ECLI:NL:RBSGR:2010:BN3824
Rechtbank 's-Gravenhage
- Eerste aanleg - meervoudig
- B.C. Punt
- D.H. baron von Maltzahn
- W.G. de Boer
- Rechtspraak.nl
Afwijzing verzoek tot vaststelling van de Nederlandse nationaliteit op basis van ius soli en domiciliebeginsel
In deze zaak heeft verzoeker op 3 juni 2008 een verzoekschrift ingediend bij de Rechtbank 's-Gravenhage, waarin hij verzoekt vast te stellen dat hij de Nederlandse nationaliteit bezit.

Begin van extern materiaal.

## src/rtl/freq_meter.sv

```systemverilog
// Gated edge counter: counts sig_in rising edges over GATE_CYCLES clocks and shows the count on two 7-segment digits.
// Define FREQ_METER_BLANK_EN to blank a leading-zero tens digit.
module freq_meter #(
    parameter int GATE_CYCLES = 50,
    parameter int CNT_W       = 8
) (
    input  logic             clk,
    input  logic             rst_n,
    input  logic             sig_in,
    output logic [CNT_W-1:0] meas_bin,
    output logic             meas_valid,
    output logic             over_range,
    output logic [6:0]       SEG_FREQ,
    output logic [6:0]       SEG_FREQ1
);

    // state | meaning
    // GATE  | counting synchronized rising edges for GATE_CYCLES clocks
    // CONV  | splitting the count into tens/units by repeated subtraction
    // SHOW  | publishing results for one cycle, then back to GATE
    localparam logic [1:0] ST_GATE = 2'd0;
    localparam logic [1:0] ST_CONV = 2'd1;
    localparam logic [1:0] ST_SHOW = 2'd2;

    localparam int               TMR_W    = (GATE_CYCLES > 2) ? $clog2(GATE_CYCLES) : 1;
    localparam logic [TMR_W-1:0] TMR_LAST = TMR_W'(GATE_CYCLES - 1);
    localparam logic [CNT_W-1:0] TEN      = CNT_W'(10);
    localparam logic [6:0]       SEG_DASH  = 7'b0111111;
    localparam logic [6:0]       SEG_ZERO  = 7'b1000000;
    localparam logic [6:0]       SEG_BLANK = 7'b1111111;
`ifdef FREQ_METER_BLANK_EN
    localparam logic [6:0]       SEG1_RST = SEG_BLANK;
`else
    localparam logic [6:0]       SEG1_RST = SEG_ZERO;
`endif

    function automatic logic [6:0] seg7(input logic [3:0] d);
        logic [6:0] s;
        case (d)
            4'd0:    s = 7'b1000000;
            4'd1:    s = 7'b1111001;
            4'd2:    s = 7'b0100100;
            4'd3:    s = 7'b0110000;
            4'd4:    s = 7'b0011001;
            4'd5:    s = 7'b0010010;
            4'd6:    s = 7'b0000010;
            4'd7:    s = 7'b1111000;
            4'd8:    s = 7'b0000000;
            4'd9:    s = 7'b0010000;
            default: s = SEG_DASH;
        endcase
        return s;
    endfunction

    logic             sync1_q, sync2_q, prev_q;
    logic [1:0]       state_q, state_d;
    logic [TMR_W-1:0] tmr_q, tmr_d;
    logic [CNT_W-1:0] edge_cnt_q, edge_cnt_d;
    logic [CNT_W-1:0] resid_q, resid_d;
    logic [3:0]       tens_q, tens_d;
    logic [CNT_W-1:0] bin_q, bin_d;
    logic             valid_q, valid_d;
    logic             over_q, over_d;
    logic [6:0]       seg0_q, seg0_d;
    logic [6:0]       seg1_q, seg1_d;
    logic             edge_p;
    logic             over_w;

    assign edge_p = sync2_q & ~prev_q;
    // Ten subtractions only happen when the count reached at least 100.
    assign over_w = (tens_q == 4'd10);

    always_comb begin
        state_d    = state_q;
        tmr_d      = tmr_q;
        edge_cnt_d = edge_cnt_q;
        resid_d    = resid_q;
        tens_d     = tens_q;
        bin_d      = bin_q;
        valid_d    = 1'b0;
        over_d     = over_q;
        seg0_d     = seg0_q;
        seg1_d     = seg1_q;
        case (state_q)
            ST_GATE: begin
                if (edge_p && (edge_cnt_q != '1)) begin
                    edge_cnt_d = edge_cnt_q + 1'b1;
                end
                if (tmr_q == TMR_LAST) begin
                    tmr_d   = '0;
                    resid_d = edge_cnt_d;
                    tens_d  = '0;
                    state_d = ST_CONV;
                end else begin
                    tmr_d = tmr_q + 1'b1;
                end
            end
            ST_CONV: begin
                if ((resid_q >= TEN) && (tens_q < 4'd10)) begin
                    resid_d = resid_q - TEN;
                    tens_d  = tens_q + 4'd1;
                end else begin
                    state_d = ST_SHOW;
                end
            end
            ST_SHOW: begin
                bin_d   = edge_cnt_q;
                valid_d = 1'b1;
                over_d  = over_w;
                seg0_d  = over_w ? SEG_DASH : seg7(resid_q[3:0]);
`ifdef FREQ_METER_BLANK_EN
                seg1_d  = over_w ? SEG_DASH :
                          (tens_q == 4'd0) ? SEG_BLANK : seg7(tens_q);
`else
                seg1_d  = over_w ? SEG_DASH : seg7(tens_q);
`endif
                edge_cnt_d = '0;
                resid_d    = '0;
                tens_d     = '0;
                tmr_d      = '0;
                state_d    = ST_GATE;
            end
            default: state_d = ST_GATE;
        endcase
    end

    always_ff @(posedge clk or negedge rst_n) begin
        if (!rst_n) begin
            sync1_q    <= 1'b0;
            sync2_q    <= 1'b0;
            prev_q     <= 1'b0;
            state_q    <= ST_GATE;
            tmr_q      <= '0;
            edge_cnt_q <= '0;
            resid_q    <= '0;
            tens_q     <= '0;
            bin_q      <= '0;
            valid_q    <= 1'b0;
            over_q     <= 1'b0;
            seg0_q     <= SEG_ZERO;
            seg1_q     <= SEG1_RST;
        end else begin
            sync1_q    <= sig_in;
            sync2_q    <= sync1_q;
            prev_q     <= sync2_q;
            state_q    <= state_d;
            tmr_q      <= tmr_d;
            edge_cnt_q <= edge_cnt_d;
            resid_q    <= resid_d;
            tens_q     <= tens_d;
            bin_q      <= bin_d;
            valid_q    <= valid_d;
            over_q     <= over_d;
            seg0_q     <= seg0_d;
            seg1_q     <= seg1_d;
        end
    end

    assign meas_bin   = bin_q;
    assign meas_valid = valid_q;
    assign over_range = over_q;
    assign SEG_FREQ   = seg0_q;
    assign SEG_FREQ1  = seg1_q;

endmodule

```
===== src/rtl/bankgroup_cmd_ctrl.sv =====
// rtl/bankgroup_cmd_ctrl.sv - command front-end for the bank-group array
// Tracks per-bank open rows, enforces tRCD and runs wrapped BL-beat read/write bursts.
module bankgroup_cmd_ctrl #(
  parameter int BAWIDTH      = 2,
  parameter int COLWIDTH     = 10,
  parameter int CHWIDTH      = 5,
  parameter int DEVICE_WIDTH = 4,
  parameter int BL           = 8,
  parameter int TRCD         = 2,
  localparam int BANKS       = 2**BAWIDTH
) (
  input  logic                           clk,
  input  logic                           rst_n,
  input  logic                           cmd_valid,
  output logic                           cmd_ready,
  input  logic [2:0]                     cmd_op,
  input  logic [BAWIDTH-1:0]             cmd_ba,
  input  logic [CHWIDTH-1:0]             cmd_row,
  input  logic [COLWIDTH-1:0]            cmd_col,
  input  logic [DEVICE_WIDTH-1:0]        wdata,
  output logic                           wdata_ready,
  output logic [DEVICE_WIDTH-1:0]        rdata,
  output logic                           rdata_valid,
  output logic                           cmd_err,
  output logic [BANKS-1:0]               rd_o_wr,
  output logic [BANKS*DEVICE_WIDTH-1:0]  dqin,
  input  logic [BANKS*DEVICE_WIDTH-1:0]  dqout,
  output logic [BANKS*CHWIDTH-1:0]       row,
  output logic [BANKS*COLWIDTH-1:0]      column
);

  localparam int BLW  = $clog2(BL);
  localparam int CNTW = $clog2(TRCD + 1);

  localparam logic [2:0] OP_NOP  = 3'd0;
  localparam logic [2:0] OP_ACT  = 3'd1;
  localparam logic [2:0] OP_RD   = 3'd2;
  localparam logic [2:0] OP_WR   = 3'd3;
  localparam logic [2:0] OP_PRE  = 3'd4;
  localparam logic [2:0] OP_PREA = 3'd5;

  localparam logic [BLW-1:0]  BEAT_ONE  = BLW'(1);
  localparam logic [BLW-1:0]  BEAT_LAST = BLW'(BL - 1);
  localparam logic [CNTW-1:0] TRCD_ONE  = CNTW'(1);
  localparam logic [CNTW-1:0] TRCD_LOAD = CNTW'(TRCD - 1);

  typedef enum logic [1:0] {
    B_IDLE,
    B_ACTIVATING,
    B_ACTIVE
  } bank_state_t;

  bank_state_t          state_q [BANKS];
  bank_state_t          state_d [BANKS];
  logic [CNTW-1:0]      trcd_q  [BANKS];
  logic [CNTW-1:0]      trcd_d  [BANKS];
  logic [CHWIDTH-1:0]   open_row_q [BANKS];
  logic [COLWIDTH-1:0]  col_q   [BANKS];

  logic                 busy_q;
  logic                 wr_q;
  logic [BAWIDTH-1:0]   bank_q;
  logic [BLW-1:0]       beat_q;

  logic                 cmd_fire;
  logic                 cmd_bad;
  logic                 start_burst;
  logic                 act_ok;
  logic [DEVICE_WIDTH-1:0] dq_sel;

  assign cmd_ready   = !busy_q;
  assign cmd_fire    = cmd_valid && cmd_ready;
  assign wdata_ready = busy_q && wr_q;

  always_comb begin
    cmd_bad     = 1'b0;
    start_burst = 1'b0;
    act_ok      = 1'b0;
    if (cmd_fire) begin
      case (cmd_op)
        OP_NOP, OP_PRE, OP_PREA: ;
        OP_ACT: begin
          if (state_q[cmd_ba] == B_IDLE) act_ok = 1'b1;
          else                           cmd_bad = 1'b1;
        end
        OP_RD, OP_WR: begin
          if (state_q[cmd_ba] == B_ACTIVE) start_burst = 1'b1;
          else                             cmd_bad = 1'b1;
        end
        default: cmd_bad = 1'b1;
      endcase
    end
  end

  // TRCD==1 lets an ACT go straight to ACTIVE so RD/WR is legal on the next edge.
  always_comb begin
    for (int b = 0; b < BANKS; b++) begin
      state_d[b] = state_q[b];
      trcd_d[b]  = trcd_q[b];
      if (state_q[b] == B_ACTIVATING) begin
        if (trcd_q[b] <= TRCD_ONE) state_d[b] = B_ACTIVE;
        else                       trcd_d[b]  = trcd_q[b] - TRCD_ONE;
      end
      if (cmd_fire) begin
        if (cmd_op == OP_PREA || (cmd_op == OP_PRE && cmd_ba == BAWIDTH'(b))) begin
          state_d[b] = B_IDLE;
        end else if (act_ok && cmd_ba == BAWIDTH'(b)) begin
          state_d[b] = (TRCD <= 1) ? B_ACTIVE : B_ACTIVATING;
          trcd_d[b]  = TRCD_LOAD;
        end
      end
    end
  end

  always_ff @(posedge clk or negedge rst_n) begin
    if (!rst_n) begin
      for (int b = 0; b < BANKS; b++) begin
        state_q[b] <= B_IDLE;
        trcd_q[b]  <= '0;
      end
    end else begin
      for (int b = 0; b < BANKS; b++) begin
        state_q[b] <= state_d[b];
        trcd_q[b]  <= trcd_d[b];
      end
    end
  end

  always_comb begin
    dq_sel = '0;
    for (int b = 0; b < BANKS; b++) begin
      if (bank_q == BAWIDTH'(b)) dq_sel = dqout[b*DEVICE_WIDTH +: DEVICE_WIDTH];
    end
  end

  // Only the low log2(BL) column bits advance, so the burst wraps inside its aligned block.
  always_ff @(posedge clk or negedge rst_n) begin
    if (!rst_n) begin
      busy_q      <= 1'b0;
      wr_q        <= 1'b0;
      bank_q      <= '0;
      beat_q      <= '0;
      rdata       <= '0;
      rdata_valid <= 1'b0;
      cmd_err     <= 1'b0;
      for (int b = 0; b < BANKS; b++) begin
        open_row_q[b] <= '0;
        col_q[b]      <= '0;
      end
    end else begin
      cmd_err     <= cmd_bad;
      rdata_valid <= busy_q && !wr_q;
      if (busy_q && !wr_q) rdata <= dq_sel;
      if (act_ok) open_row_q[cmd_ba] <= cmd_row;
      if (start_burst) begin
        busy_q         <= 1'b1;
        wr_q           <= (cmd_op == OP_WR);
        bank_q         <= cmd_ba;
        beat_q         <= '0;
        col_q[cmd_ba]  <= cmd_col;
      end else if (busy_q) begin
        if (beat_q == BEAT_LAST) begin
          busy_q <= 1'b0;
        end else begin
          beat_q                  <= beat_q + BEAT_ONE;
          col_q[bank_q][BLW-1:0]  <= col_q[bank_q][BLW-1:0] + BEAT_ONE;
        end
      end
    end
  end

  always_comb begin
    rd_o_wr = '0;
    dqin    = '0;
    row     = '0;
    column  = '0;
    for (int b = 0; b < BANKS; b++) begin
      row[b*CHWIDTH +: CHWIDTH]     = open_row_q[b];
      column[b*COLWIDTH +: COLWIDTH] = col_q[b];
      if (busy_q && wr_q && bank_q == BAWIDTH'(b)) begin
        rd_o_wr[b]                             = 1'b1;
        dqin[b*DEVICE_WIDTH +: DEVICE_WIDTH]   = wdata;
      end
    end
  end

endmodule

Subsidiair vraagt hij de Staat te bevelen hem in de gelegenheid te stellen gebruik te maken van zijn optierecht om het Nederlanderschap te verkrijgen. De Staat heeft in brieven van 22 september 2009 en 9 juni 2010 aangegeven dat verzoeker onvoldoende heeft aangetoond dat hij het Nederlanderschap bezit. Tijdens de mondelinge behandeling op 22 juli 2010 is verzoeker verschenen, bijgestaan door zijn advocaat, mr. dr. G.P. Dayala, terwijl de Staat werd vertegenwoordigd door mr. L.C.M. Hakkaart.

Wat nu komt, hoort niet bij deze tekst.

### src/rtl/ssd_img_pkg.sv
// Shared types and defaults for the image RAM stream reader.
//   PKG_ADDR_W / PKG_DATA_W / PKG_FIFO_DEPTH : default geometry (64K x 8 RAM, 4-entry skid FIFO)
//   state_e  : reader FSM encoding {IDLE, RUN, DRAIN, DONE}
//   pixel_t  : one FIFO entry, a pixel plus its start/end-of-job tags
//   csum_add : modulo-2^16 byte accumulation used by the optional checksum
package ssd_img_pkg;

    localparam int PKG_ADDR_W     = 16;
    localparam int PKG_DATA_W     = 8;
    localparam int PKG_FIFO_DEPTH = 4;
    localparam int CSUM_W         = 16;

    typedef enum logic [1:0] {
        ST_IDLE  = 2'd0,
        ST_RUN   = 2'd1,
        ST_DRAIN = 2'd2,
        ST_DONE  = 2'd3
    } state_e;

    typedef struct packed {
        logic [PKG_DATA_W-1:0] data;
        logic                  sop;
        logic                  eop;
    } pixel_t;

    function automatic logic [CSUM_W-1:0] csum_add(input logic [CSUM_W-1:0] acc,
                                                   input logic [PKG_DATA_W-1:0] b);
        return acc + CSUM_W'(b);
    endfunction

endpackage

### src/rtl/ssd_imagem_stream_reader_if.sv
// Bundle of the reader's job-control, RAM (Avalon-MM s1 read) and pixel-stream signals.
//   control : start, abort, base_addr, length -> reader ; busy, done <- reader
//   ram     : mem_address, mem_chipselect, mem_clken -> RAM ; mem_readdata <- RAM
//   stream  : st_data, st_valid, st_sop, st_eop -> sink ; st_ready <- sink
//   checksum (only with SSD_IMG_RD_CHECKSUM_EN defined) : running byte sum -> observer
// Modports: master = the reader itself, slave = the surrounding system / bench.
interface ssd_imagem_stream_reader_if
    import ssd_img_pkg::*;
#(
    parameter int ADDR_W = PKG_ADDR_W,
    parameter int DATA_W = PKG_DATA_W
);
    logic              start;
    logic              abort;
    logic [ADDR_W-1:0] base_addr;
    logic [ADDR_W:0]   length;
    logic              busy;
    logic              done;
    logic [ADDR_W-1:0] mem_address;
    logic              mem_chipselect;
    logic              mem_clken;
    logic [DATA_W-1:0] mem_readdata;
    logic [DATA_W-1:0] st_data;
    logic              st_valid;
    logic              st_ready;
    logic              st_sop;
    logic              st_eop;
`ifdef SSD_IMG_RD_CHECKSUM_EN
    logic [CSUM_W-1:0] checksum;
`endif

    modport master (
        input  start, abort, base_addr, length, mem_readdata, st_ready,
        output busy, done, mem_address, mem_chipselect, mem_clken,
               st_data, st_valid, st_sop, st_eop
`ifdef SSD_IMG_RD_CHECKSUM_EN
        , output checksum
`endif
    );

    modport slave (
        output start, abort, base_addr, length, mem_readdata, st_ready,
        input  busy, done, mem_address, mem_chipselect, mem_clken,
               st_data, st_valid, st_sop, st_eop
`ifdef SSD_IMG_RD_CHECKSUM_EN
        , input checksum
`endif
    );

endinterface
## src/rtl/compressor_4to2.sv

```systemverilog
// Registered 4:2 compressor. Each column folds x1..x3 in a full adder, then folds
// that sum with x4 and the neighbouring column's majority carry in a second full adder.
module compressor_4to2 #(
  parameter int WIDTH = 1
) (
  input  logic             clk,
  input  logic             rst,
  input  logic             in_valid,
  input  logic [WIDTH-1:0] x1,
  input  logic [WIDTH-1:0] x2,
  input  logic [WIDTH-1:0] x3,
  input  logic [WIDTH-1:0] x4,
  input  logic             cin,
  output logic [WIDTH-1:0] sum,
  output logic [WIDTH-1:0] carry,
  output logic             cout,
  output logic             out_valid
);

  // Handshake: in_valid qualifies x1..x4/cin on the sampling edge; there is no
  // ready, so every qualified cycle is accepted. out_valid is high for exactly one
  // cycle per accepted input, one clock later; outputs hold when nothing is accepted.

  logic [WIDTH-1:0] w_s1;
  logic [WIDTH-1:0] w_co;
  logic [WIDTH:0]   w_cin_chain;
  logic [WIDTH-1:0] w_cin;
  logic [WIDTH-1:0] w_sum;
  logic [WIDTH-1:0] w_carry;
  logic             w_cout;

  logic [WIDTH-1:0] r_sum;
  logic [WIDTH-1:0] r_carry;
  logic             r_cout;
  logic             r_out_valid;

  assign w_s1 = x1 ^ x2 ^ x3;
  assign w_co = (x1 & x2) | (x1 & x3) | (x2 & x3);

  // Shifting co up by one column keeps the carry chain one column deep;
  // the bit that falls off the top becomes cout.
  assign w_cin_chain = {w_co, cin};
  assign w_cin       = w_cin_chain[WIDTH-1:0];
  assign w_cout      = w_cin_chain[WIDTH];

  assign w_sum   = w_s1 ^ x4 ^ w_cin;
  assign w_carry = (w_s1 & x4) | (w_s1 & w_cin) | (x4 & w_cin);

  always_ff @(posedge clk) begin
    if (rst) begin
      r_sum       <= '0;
      r_carry     <= '0;
      r_cout      <= 1'b0;
      r_out_valid <= 1'b0;
    end else begin
      r_out_valid <= in_valid;
      if (in_valid) begin
        r_sum   <= w_sum;
        r_carry <= w_carry;
        r_cout  <= w_cout;
      end
    end
  end

  assign sum       = r_sum;
  assign carry     = r_carry;
  assign cout      = r_cout;
  assign out_valid = r_out_valid;

endmodule

```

Verzoeker, geboren in 1978 in Amsterdam, stelt dat hij op basis van het ius soli en het domiciliebeginsel recht heeft op de Nederlandse nationaliteit. Hij heeft echter niet aangetoond dat zijn ouders ten tijde van zijn geboorte in het bezit waren van de Nederlandse nationaliteit. De Staat heeft vastgesteld dat verzoeker is geboren als zoon van een Marokkaanse vader en dat hij bij zijn geboorte de Marokkaanse nationaliteit heeft verkregen. De rechtbank oordeelt dat het rechtsbeginsel dat de nationaliteit bepaalt door de plaats van geboorte, geen toepassing vindt in het Nederlandse nationaliteitsrecht. Verzoeker heeft ook aangevoerd dat een aantal stukken hem niet identificeert vanwege een afwijkende schrijfwijze van zijn voornaam, maar de rechtbank oordeelt dat dit onvoldoende is om te concluderen dat de stukken geen betrekking hebben op verzoeker.
De rechtbank concludeert dat het primaire verzoek tot vaststelling van de Nederlandse nationaliteit moet worden afgewezen, evenals het subsidiaire verzoek om gebruik te maken van het optierecht. De rechtbank wijst het verzoek af, omdat de Rijkswet op het Nederlanderschap (RWN) niet de bevoegdheid biedt om de Staat te bevelen verzoeker in de gelegenheid te stellen om te opteren voor de Nederlandse nationaliteit. De beschikking is gegeven op 12 augustus 2010 door de rechters B.C. Punt, D.H. baron von Maltzahn en W.G. de Boer.